Open AccessUbiquitin-specific protease 22 enhances intestinal cell proliferation and tissue regeneration after intestinal ischemia reperfusion injury
Author(s) -
Anlong Ji,
Tong Li,
Guo Zu,
Decheng Feng,
Yang Li,
Guangzhi Wang,
Jihong Yao,
Xiaofeng Tian
Publication year - 2019
Publication title -
world journal of gastroenterology
Language(s) - English
Resource type - Journals
SCImago Journal Rank - 1.427
H-Index - 155
eISSN - 2219-2840
pISSN - 1007-9327
DOI - 10.3748/wjg.v25.i7.824
Subject(s) - proliferating cell nuclear antigen , biology , cell cycle , intestinal mucosa , cell growth , reperfusion injury , cyclin d1 , flow cytometry , cyclin b1 , cyclin , cancer research , pathology , immunology , microbiology and biotechnology , cell , immunohistochemistry , ischemia , medicine , biochemistry , cyclin dependent kinase 1
Intestinal ischemia reperfusion (I/R) injury is a serious but common pathophysiological process of many diseases, resulting in a high mortality rate in clinical practice.
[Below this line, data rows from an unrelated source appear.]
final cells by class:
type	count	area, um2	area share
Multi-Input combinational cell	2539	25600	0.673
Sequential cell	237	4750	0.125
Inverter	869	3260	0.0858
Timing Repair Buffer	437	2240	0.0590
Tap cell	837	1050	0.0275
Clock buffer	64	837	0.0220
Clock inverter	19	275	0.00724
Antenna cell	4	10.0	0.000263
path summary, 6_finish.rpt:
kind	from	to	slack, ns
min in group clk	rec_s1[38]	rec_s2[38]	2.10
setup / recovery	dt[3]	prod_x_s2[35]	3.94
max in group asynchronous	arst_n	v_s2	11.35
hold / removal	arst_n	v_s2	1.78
Ubiquitin-specific protease 22 (USP22) acts as regulator of cell cycle progression, proliferation, and tumor invasion. Depleted USP22 expression has been reported to contribute to arrested cell cycle and disrupted generation of differentiated cell types in crypts and villi. However, the role of USP22 in intestinal damage recovery has not been investigated. Therefore, elucidation of the underlying mechanism of USP22 in intestinal I/R injury may help to improve the tissue repair and patient prognosis in clinical practice.